Please report each line of the data below that contains "FlushE".

* Task data
/---

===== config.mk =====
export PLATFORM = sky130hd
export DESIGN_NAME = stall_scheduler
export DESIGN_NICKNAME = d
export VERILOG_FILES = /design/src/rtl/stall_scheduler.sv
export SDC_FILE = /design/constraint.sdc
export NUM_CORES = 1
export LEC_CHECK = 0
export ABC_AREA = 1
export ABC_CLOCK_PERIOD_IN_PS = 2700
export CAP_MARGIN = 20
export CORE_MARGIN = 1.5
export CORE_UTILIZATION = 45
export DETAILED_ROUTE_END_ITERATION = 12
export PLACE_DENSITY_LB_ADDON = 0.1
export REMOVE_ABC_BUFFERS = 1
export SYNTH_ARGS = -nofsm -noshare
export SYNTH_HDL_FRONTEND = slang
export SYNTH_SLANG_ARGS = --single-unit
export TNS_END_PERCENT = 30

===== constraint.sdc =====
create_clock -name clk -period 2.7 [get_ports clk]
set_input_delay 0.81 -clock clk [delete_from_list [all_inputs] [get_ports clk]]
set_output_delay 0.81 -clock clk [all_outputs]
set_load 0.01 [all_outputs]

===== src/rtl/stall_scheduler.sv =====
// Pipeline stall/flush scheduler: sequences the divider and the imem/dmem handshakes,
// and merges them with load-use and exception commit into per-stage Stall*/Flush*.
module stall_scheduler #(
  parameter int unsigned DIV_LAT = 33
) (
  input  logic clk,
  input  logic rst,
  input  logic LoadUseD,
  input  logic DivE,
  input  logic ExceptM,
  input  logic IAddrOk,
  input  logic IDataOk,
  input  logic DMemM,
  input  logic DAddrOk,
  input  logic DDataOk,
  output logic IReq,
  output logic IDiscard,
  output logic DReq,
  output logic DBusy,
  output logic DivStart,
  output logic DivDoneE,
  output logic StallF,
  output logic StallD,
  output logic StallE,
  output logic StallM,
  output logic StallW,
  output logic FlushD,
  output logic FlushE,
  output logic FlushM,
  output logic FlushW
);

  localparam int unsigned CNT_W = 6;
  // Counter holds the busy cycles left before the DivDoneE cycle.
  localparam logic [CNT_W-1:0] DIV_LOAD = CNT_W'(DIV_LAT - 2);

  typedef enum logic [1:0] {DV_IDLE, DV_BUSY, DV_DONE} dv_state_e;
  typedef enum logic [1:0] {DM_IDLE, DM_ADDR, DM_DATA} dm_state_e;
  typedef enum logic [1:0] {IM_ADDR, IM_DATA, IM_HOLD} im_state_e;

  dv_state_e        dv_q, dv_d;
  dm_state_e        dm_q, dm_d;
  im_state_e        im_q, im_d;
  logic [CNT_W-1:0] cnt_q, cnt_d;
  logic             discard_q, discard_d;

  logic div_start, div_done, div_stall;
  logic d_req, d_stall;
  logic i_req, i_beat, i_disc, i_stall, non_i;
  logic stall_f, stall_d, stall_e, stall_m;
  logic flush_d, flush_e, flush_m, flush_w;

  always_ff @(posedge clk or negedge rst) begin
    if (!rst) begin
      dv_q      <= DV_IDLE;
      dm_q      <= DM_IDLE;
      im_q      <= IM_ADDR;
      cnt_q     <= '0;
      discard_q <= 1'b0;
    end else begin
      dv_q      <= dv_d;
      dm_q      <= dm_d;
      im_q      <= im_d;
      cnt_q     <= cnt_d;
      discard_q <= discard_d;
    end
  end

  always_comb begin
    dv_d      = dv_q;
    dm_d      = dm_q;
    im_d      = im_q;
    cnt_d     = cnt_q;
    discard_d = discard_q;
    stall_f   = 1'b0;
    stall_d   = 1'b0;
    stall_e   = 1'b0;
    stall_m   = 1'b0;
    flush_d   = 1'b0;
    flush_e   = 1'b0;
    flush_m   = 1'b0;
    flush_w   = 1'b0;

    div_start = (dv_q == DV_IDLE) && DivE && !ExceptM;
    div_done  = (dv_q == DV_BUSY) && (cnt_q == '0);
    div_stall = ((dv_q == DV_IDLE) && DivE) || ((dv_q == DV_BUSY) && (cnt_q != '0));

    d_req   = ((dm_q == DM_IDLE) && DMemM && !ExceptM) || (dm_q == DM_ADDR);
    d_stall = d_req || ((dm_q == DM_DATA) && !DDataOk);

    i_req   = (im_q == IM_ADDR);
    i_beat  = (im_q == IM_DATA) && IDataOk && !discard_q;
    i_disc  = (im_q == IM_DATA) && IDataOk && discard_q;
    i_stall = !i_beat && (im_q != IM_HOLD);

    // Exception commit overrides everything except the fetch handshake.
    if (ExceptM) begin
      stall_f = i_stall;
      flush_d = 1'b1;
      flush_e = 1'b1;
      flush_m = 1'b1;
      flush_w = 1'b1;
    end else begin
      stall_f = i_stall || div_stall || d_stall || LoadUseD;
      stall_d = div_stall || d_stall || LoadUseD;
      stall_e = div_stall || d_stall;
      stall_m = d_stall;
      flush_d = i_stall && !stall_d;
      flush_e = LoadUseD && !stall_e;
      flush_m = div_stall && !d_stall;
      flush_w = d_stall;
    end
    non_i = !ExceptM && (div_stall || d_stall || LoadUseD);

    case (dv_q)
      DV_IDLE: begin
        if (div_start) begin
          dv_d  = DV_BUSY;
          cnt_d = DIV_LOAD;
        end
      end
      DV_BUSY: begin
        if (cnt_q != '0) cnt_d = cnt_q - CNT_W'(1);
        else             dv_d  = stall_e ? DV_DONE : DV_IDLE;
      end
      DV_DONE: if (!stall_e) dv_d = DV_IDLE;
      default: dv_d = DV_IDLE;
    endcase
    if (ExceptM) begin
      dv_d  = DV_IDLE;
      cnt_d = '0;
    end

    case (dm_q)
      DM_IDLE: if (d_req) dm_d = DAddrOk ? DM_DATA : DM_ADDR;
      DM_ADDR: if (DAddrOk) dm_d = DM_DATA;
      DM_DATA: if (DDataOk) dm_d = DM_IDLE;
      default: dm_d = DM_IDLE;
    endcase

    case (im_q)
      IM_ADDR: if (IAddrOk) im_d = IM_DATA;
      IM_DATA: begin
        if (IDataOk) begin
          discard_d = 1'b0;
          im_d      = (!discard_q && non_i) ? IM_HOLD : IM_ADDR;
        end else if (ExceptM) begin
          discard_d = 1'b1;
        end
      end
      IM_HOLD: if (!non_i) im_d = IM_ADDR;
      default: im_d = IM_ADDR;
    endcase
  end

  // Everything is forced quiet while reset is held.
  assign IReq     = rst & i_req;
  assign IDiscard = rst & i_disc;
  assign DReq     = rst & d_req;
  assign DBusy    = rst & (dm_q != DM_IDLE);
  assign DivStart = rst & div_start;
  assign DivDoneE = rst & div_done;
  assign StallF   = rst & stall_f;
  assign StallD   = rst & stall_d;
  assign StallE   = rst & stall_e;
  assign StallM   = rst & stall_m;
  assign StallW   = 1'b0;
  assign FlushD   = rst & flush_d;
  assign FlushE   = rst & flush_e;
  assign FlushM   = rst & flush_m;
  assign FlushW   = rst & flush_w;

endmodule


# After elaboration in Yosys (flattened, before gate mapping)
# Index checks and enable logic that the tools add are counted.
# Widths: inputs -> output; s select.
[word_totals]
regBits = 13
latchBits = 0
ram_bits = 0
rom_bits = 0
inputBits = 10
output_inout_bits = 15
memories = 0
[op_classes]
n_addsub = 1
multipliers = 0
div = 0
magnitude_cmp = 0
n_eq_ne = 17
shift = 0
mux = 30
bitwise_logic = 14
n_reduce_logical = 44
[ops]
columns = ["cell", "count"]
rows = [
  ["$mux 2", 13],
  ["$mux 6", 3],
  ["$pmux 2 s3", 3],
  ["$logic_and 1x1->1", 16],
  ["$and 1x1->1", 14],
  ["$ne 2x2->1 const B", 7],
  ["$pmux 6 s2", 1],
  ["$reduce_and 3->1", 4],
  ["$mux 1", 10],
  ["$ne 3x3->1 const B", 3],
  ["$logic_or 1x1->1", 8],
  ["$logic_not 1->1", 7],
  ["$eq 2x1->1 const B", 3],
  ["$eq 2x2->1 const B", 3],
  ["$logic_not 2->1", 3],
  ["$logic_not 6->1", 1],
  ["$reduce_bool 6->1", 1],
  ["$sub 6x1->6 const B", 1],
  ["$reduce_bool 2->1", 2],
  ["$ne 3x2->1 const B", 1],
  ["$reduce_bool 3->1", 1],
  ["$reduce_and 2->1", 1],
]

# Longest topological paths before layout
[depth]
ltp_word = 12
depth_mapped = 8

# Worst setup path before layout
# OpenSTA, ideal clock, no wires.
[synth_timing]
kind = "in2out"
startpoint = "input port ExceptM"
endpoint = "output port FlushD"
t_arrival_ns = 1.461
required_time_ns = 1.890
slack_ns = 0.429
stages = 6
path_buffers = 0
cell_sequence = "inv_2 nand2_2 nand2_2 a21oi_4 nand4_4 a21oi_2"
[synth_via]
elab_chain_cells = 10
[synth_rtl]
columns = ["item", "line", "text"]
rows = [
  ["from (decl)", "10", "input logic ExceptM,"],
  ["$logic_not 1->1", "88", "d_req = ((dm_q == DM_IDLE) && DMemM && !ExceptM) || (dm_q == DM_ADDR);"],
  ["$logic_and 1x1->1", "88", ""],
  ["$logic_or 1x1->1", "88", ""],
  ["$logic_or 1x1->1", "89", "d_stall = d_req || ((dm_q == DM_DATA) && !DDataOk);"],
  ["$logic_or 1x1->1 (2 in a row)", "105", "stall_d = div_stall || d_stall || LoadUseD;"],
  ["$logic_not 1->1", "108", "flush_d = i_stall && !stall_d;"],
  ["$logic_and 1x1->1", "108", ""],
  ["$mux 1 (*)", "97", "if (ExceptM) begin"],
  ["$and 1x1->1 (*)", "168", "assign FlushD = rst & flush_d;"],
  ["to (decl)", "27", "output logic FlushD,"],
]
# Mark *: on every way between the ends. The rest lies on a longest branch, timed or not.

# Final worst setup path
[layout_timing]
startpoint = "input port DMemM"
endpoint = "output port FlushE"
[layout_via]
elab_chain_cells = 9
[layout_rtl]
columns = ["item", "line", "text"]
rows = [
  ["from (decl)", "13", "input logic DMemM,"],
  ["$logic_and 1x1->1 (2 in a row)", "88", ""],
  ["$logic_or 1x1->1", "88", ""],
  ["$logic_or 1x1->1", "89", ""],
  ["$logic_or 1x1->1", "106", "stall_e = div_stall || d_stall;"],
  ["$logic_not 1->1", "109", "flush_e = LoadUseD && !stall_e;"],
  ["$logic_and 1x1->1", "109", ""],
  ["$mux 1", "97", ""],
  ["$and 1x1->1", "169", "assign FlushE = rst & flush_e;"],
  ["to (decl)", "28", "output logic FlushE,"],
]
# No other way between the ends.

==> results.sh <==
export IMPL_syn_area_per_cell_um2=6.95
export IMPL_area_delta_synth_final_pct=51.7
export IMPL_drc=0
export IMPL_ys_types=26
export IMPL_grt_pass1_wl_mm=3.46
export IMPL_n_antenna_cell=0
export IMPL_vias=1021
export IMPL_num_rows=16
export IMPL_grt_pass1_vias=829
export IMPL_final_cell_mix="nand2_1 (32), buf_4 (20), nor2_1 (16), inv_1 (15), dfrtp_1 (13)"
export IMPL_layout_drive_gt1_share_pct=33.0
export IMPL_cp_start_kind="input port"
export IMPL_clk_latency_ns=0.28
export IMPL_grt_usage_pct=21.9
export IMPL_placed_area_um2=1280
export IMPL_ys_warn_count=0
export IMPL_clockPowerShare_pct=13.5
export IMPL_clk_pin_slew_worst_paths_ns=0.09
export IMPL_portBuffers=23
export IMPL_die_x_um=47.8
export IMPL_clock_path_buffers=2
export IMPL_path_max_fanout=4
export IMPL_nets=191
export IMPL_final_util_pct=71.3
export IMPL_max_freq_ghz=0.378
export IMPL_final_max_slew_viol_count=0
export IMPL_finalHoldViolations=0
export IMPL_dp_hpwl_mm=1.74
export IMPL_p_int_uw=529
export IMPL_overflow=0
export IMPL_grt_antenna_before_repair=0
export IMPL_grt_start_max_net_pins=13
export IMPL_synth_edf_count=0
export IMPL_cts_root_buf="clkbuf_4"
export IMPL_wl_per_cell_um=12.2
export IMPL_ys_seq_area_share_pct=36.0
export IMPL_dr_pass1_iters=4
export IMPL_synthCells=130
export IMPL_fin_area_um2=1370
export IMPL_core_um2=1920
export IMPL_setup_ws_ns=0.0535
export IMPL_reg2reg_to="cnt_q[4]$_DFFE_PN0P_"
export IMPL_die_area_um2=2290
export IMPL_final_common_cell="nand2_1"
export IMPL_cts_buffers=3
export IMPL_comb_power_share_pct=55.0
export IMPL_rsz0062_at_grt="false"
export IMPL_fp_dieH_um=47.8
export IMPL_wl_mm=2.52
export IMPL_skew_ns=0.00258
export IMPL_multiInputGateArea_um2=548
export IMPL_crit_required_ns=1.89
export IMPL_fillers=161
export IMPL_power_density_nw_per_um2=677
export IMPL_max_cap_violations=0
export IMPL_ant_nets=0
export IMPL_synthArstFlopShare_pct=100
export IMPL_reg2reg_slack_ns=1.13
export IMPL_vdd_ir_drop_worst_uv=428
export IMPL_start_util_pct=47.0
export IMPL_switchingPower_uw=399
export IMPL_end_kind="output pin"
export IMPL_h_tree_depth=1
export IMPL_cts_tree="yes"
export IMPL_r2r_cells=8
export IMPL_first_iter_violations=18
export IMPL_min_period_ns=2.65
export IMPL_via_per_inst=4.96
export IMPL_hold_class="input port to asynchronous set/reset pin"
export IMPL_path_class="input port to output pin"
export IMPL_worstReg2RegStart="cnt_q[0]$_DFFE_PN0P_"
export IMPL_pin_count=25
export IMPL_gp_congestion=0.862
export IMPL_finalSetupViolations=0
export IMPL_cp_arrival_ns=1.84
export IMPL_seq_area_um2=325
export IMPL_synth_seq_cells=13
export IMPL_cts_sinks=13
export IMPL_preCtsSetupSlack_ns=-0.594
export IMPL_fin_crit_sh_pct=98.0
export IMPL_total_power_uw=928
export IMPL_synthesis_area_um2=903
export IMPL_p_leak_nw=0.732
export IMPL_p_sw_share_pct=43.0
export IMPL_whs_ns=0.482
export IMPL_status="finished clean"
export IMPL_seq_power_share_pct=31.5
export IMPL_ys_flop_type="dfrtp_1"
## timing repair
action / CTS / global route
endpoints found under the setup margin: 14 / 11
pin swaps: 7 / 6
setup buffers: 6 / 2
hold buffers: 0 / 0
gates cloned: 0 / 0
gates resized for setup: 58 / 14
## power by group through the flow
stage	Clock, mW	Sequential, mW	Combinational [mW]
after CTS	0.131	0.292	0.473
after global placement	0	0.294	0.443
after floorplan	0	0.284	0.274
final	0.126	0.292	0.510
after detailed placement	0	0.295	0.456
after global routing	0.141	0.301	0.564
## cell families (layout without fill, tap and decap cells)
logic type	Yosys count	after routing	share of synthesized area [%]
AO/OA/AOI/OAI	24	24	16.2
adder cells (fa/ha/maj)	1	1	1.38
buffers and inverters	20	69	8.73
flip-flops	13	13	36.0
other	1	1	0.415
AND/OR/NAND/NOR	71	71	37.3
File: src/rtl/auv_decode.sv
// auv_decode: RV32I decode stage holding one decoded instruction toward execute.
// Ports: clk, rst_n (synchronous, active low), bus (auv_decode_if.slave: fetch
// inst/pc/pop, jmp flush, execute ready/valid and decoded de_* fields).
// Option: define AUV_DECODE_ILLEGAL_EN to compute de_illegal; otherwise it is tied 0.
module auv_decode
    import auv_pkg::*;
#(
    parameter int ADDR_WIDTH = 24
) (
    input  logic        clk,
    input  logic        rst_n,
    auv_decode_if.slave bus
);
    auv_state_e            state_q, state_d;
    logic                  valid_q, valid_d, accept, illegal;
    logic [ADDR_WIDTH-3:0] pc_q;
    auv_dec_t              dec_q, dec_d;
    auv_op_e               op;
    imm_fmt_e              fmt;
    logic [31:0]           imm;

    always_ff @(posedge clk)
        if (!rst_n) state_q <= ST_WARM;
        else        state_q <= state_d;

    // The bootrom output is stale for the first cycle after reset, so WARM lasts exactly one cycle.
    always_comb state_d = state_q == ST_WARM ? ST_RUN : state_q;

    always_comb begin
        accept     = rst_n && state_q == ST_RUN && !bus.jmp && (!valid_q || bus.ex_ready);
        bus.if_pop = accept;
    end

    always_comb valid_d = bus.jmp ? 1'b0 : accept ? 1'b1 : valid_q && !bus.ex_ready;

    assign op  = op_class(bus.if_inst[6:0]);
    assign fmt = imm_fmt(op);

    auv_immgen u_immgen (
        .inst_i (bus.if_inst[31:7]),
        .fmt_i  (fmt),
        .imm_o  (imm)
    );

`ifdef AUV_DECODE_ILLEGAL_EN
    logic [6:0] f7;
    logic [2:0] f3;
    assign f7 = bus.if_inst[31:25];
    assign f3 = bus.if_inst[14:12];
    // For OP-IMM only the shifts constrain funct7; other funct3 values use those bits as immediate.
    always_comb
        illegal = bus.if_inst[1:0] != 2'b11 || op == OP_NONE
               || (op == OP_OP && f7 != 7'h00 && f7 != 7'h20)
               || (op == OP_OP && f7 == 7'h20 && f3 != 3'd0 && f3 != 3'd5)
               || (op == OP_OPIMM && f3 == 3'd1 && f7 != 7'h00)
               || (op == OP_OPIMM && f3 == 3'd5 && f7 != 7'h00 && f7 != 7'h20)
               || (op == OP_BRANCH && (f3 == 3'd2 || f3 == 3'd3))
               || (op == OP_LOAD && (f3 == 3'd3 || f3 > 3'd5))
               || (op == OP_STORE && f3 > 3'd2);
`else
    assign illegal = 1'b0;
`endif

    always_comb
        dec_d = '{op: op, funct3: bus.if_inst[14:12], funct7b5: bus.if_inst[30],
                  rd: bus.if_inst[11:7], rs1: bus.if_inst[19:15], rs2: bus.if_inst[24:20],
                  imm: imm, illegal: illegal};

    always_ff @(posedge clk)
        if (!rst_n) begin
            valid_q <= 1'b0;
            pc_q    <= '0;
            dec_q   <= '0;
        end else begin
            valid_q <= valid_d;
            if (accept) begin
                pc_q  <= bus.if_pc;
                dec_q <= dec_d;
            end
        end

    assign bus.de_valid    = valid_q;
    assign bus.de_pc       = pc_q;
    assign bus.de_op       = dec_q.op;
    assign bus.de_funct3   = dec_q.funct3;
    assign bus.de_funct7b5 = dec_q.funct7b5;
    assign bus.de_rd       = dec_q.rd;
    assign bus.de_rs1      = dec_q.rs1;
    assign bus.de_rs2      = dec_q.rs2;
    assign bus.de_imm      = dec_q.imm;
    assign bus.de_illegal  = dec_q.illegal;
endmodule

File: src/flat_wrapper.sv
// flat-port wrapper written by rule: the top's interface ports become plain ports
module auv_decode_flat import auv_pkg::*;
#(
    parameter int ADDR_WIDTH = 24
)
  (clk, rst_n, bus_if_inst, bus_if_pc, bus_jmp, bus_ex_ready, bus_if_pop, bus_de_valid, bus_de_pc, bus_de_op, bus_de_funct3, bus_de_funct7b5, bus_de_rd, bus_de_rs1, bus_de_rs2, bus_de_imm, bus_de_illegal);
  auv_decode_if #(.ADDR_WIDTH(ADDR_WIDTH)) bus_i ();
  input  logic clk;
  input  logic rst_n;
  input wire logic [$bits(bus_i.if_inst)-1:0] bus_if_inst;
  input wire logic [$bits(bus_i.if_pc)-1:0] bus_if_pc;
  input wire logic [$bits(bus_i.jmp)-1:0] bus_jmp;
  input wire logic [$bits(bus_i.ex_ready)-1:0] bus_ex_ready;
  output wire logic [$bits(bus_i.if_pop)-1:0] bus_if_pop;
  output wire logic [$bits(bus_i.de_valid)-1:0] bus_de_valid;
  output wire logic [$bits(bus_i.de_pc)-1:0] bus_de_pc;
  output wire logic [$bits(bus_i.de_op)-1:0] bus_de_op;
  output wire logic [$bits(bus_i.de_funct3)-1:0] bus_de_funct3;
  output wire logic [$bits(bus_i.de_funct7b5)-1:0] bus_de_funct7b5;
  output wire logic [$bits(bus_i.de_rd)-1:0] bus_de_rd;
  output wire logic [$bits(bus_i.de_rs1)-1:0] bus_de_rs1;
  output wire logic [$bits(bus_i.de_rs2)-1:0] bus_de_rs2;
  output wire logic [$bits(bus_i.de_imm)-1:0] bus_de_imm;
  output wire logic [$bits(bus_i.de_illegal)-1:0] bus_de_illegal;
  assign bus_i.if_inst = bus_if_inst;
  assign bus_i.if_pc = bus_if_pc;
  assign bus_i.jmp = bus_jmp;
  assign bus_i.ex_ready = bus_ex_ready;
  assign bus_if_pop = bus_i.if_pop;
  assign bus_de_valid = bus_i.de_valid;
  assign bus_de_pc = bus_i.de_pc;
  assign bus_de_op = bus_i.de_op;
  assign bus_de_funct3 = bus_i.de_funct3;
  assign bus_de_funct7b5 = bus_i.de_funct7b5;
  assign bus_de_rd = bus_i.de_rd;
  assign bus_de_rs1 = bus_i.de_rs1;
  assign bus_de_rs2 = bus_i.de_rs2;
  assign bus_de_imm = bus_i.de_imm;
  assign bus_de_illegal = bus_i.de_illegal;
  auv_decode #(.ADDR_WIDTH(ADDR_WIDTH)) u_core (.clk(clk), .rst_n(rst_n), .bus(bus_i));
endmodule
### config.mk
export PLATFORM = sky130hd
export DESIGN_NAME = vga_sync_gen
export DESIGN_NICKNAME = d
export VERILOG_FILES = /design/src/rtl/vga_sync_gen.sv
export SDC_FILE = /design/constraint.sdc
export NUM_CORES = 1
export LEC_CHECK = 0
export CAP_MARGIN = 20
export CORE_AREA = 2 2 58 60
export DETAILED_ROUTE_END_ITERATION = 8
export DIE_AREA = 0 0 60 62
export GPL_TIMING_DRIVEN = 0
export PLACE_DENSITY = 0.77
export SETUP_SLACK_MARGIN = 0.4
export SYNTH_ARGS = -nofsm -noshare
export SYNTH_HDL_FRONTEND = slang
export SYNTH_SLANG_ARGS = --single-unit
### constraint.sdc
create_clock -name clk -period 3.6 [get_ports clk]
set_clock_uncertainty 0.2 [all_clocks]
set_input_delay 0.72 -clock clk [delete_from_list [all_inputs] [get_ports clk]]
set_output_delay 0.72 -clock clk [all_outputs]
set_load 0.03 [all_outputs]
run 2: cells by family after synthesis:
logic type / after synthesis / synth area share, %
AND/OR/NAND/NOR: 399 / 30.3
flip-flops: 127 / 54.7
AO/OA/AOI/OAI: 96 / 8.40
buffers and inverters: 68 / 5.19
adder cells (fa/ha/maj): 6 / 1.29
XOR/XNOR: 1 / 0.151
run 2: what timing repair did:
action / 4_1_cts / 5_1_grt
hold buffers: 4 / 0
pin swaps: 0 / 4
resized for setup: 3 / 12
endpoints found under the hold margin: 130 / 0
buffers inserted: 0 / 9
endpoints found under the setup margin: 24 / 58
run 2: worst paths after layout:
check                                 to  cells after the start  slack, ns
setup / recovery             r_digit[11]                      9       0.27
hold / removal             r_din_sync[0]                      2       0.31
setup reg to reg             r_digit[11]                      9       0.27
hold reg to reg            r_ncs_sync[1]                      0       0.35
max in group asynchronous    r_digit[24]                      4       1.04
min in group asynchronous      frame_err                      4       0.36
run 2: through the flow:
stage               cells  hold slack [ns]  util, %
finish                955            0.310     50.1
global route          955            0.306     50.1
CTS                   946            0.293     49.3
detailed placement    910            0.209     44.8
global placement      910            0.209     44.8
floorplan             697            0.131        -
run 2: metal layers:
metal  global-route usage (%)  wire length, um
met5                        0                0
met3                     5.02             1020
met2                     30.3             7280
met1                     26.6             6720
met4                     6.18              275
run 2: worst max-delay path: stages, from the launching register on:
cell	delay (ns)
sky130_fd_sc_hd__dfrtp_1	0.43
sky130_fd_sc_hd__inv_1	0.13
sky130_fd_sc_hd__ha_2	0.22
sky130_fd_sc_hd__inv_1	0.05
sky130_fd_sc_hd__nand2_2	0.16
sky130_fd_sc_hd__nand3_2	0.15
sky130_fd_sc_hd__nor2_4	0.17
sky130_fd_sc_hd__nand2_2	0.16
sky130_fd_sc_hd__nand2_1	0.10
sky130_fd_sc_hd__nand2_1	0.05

\---

* Written response
  output logic FlushE,
  assign FlushE   = rst & flush_e;
endpoint = "output port FlushE"
  ["$and 1x1->1", "169", "assign FlushE = rst & flush_e;"],
  ["to (decl)", "28", "output logic FlushE,"],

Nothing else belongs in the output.